→ RECORDS FOR THIS TASK:
+-------+

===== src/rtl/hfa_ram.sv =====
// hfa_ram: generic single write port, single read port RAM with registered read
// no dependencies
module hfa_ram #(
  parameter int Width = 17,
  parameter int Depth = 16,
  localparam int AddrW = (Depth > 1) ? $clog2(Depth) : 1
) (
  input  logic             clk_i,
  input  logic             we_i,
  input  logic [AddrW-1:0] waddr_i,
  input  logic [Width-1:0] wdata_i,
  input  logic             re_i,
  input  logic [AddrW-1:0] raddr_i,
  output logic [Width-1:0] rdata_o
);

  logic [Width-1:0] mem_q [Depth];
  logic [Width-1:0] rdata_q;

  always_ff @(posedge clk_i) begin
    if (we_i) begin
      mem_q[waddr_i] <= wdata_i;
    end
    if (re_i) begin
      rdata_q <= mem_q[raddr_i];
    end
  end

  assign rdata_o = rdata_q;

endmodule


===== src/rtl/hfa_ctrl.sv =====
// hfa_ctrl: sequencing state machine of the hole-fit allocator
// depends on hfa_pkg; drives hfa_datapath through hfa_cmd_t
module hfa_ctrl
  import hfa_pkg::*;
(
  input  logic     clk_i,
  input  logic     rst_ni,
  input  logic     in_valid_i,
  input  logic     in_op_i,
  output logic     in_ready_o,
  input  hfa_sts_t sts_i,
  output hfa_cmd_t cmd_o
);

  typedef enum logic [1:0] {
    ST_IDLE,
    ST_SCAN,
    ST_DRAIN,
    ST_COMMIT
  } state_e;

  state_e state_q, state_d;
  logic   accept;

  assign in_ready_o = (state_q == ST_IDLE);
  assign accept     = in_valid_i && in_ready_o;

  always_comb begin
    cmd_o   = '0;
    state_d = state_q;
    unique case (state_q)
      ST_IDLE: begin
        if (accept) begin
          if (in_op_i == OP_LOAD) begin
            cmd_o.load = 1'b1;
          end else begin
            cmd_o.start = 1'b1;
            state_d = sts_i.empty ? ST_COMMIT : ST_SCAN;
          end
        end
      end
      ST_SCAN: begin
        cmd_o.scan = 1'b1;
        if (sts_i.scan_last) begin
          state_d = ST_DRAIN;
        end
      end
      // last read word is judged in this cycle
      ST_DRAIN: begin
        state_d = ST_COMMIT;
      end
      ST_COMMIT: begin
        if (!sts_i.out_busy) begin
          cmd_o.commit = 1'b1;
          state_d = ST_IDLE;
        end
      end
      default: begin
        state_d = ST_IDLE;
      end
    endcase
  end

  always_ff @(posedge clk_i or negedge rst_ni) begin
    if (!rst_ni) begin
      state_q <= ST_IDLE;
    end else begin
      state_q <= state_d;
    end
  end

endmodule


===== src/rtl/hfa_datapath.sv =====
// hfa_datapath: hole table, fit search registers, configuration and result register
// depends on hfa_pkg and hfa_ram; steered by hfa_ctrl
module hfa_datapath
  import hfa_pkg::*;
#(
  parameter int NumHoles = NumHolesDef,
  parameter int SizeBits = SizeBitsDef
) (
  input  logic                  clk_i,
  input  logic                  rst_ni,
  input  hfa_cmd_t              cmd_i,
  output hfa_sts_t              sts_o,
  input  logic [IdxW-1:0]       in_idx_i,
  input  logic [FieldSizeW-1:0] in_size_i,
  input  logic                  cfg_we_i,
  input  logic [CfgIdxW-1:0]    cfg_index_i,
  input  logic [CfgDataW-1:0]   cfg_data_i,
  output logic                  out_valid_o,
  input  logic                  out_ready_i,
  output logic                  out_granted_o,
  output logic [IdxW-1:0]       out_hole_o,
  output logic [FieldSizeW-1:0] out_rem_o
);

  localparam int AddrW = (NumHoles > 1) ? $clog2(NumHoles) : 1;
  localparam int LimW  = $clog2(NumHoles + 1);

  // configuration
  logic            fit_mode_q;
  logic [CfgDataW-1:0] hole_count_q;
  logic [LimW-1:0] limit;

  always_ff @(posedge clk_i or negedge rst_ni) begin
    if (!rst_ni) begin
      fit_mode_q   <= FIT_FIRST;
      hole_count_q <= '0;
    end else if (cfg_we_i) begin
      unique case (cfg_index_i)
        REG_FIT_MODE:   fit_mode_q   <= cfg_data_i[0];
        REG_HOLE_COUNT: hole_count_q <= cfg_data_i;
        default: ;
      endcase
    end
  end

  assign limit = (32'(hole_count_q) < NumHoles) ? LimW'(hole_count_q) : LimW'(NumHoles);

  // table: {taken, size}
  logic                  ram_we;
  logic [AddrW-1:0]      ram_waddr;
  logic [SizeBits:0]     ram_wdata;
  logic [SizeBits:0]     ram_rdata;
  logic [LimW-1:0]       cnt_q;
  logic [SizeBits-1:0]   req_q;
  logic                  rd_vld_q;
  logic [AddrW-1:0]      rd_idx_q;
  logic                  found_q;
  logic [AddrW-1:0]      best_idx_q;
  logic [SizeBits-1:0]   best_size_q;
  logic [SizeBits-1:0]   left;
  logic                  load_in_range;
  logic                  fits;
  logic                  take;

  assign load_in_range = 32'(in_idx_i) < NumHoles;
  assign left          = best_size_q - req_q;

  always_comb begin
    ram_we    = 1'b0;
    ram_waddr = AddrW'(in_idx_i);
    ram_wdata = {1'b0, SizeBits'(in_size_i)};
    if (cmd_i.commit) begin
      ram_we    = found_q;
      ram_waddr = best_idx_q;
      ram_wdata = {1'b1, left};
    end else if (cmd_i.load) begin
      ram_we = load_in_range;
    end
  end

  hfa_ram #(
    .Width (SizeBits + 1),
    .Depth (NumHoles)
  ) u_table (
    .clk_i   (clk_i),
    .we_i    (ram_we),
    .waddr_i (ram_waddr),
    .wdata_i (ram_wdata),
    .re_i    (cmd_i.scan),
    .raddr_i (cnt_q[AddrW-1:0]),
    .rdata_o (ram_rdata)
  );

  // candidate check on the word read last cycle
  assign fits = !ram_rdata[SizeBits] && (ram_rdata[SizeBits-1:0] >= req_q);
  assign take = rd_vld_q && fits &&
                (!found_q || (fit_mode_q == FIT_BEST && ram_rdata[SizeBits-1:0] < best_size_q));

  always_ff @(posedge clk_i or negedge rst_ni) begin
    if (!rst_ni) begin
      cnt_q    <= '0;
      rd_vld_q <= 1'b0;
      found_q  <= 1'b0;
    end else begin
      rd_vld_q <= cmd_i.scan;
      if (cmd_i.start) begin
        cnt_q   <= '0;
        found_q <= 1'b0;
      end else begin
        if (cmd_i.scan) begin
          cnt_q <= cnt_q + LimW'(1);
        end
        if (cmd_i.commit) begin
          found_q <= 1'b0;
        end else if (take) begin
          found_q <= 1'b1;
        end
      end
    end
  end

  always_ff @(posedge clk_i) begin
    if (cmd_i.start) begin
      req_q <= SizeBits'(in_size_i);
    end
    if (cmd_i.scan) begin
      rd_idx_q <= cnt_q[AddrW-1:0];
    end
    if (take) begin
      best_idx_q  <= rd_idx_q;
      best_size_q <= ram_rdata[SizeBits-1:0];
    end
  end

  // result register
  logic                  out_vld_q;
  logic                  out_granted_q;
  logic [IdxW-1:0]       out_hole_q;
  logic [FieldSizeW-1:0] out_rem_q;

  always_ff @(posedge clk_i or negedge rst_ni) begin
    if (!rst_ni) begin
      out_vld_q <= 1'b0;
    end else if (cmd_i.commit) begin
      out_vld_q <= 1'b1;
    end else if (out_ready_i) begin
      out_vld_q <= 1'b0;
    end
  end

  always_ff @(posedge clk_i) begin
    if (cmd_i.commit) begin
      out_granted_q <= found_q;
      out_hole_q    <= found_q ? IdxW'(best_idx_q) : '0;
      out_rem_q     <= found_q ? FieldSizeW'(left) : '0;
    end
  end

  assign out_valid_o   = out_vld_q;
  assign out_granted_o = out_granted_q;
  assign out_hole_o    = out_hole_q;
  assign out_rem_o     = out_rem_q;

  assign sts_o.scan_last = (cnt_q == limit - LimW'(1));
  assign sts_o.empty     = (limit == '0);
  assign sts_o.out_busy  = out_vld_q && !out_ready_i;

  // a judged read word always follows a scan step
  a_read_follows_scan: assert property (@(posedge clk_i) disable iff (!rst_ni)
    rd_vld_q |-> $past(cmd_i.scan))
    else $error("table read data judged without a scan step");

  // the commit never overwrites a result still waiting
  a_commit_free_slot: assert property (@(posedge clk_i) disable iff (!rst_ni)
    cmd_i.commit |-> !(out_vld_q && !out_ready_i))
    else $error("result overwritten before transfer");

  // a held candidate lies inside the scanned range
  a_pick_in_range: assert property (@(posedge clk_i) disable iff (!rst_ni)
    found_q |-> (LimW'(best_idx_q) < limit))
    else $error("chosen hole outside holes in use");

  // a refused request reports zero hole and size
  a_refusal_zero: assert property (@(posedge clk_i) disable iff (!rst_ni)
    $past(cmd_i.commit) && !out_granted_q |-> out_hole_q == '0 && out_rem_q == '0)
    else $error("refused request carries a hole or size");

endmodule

+-------+

→ ASSIGNMENT:
Among the lines of the records above, count those holding the string "request", and report only the number.

→ PROBLEM SOLUTION:
2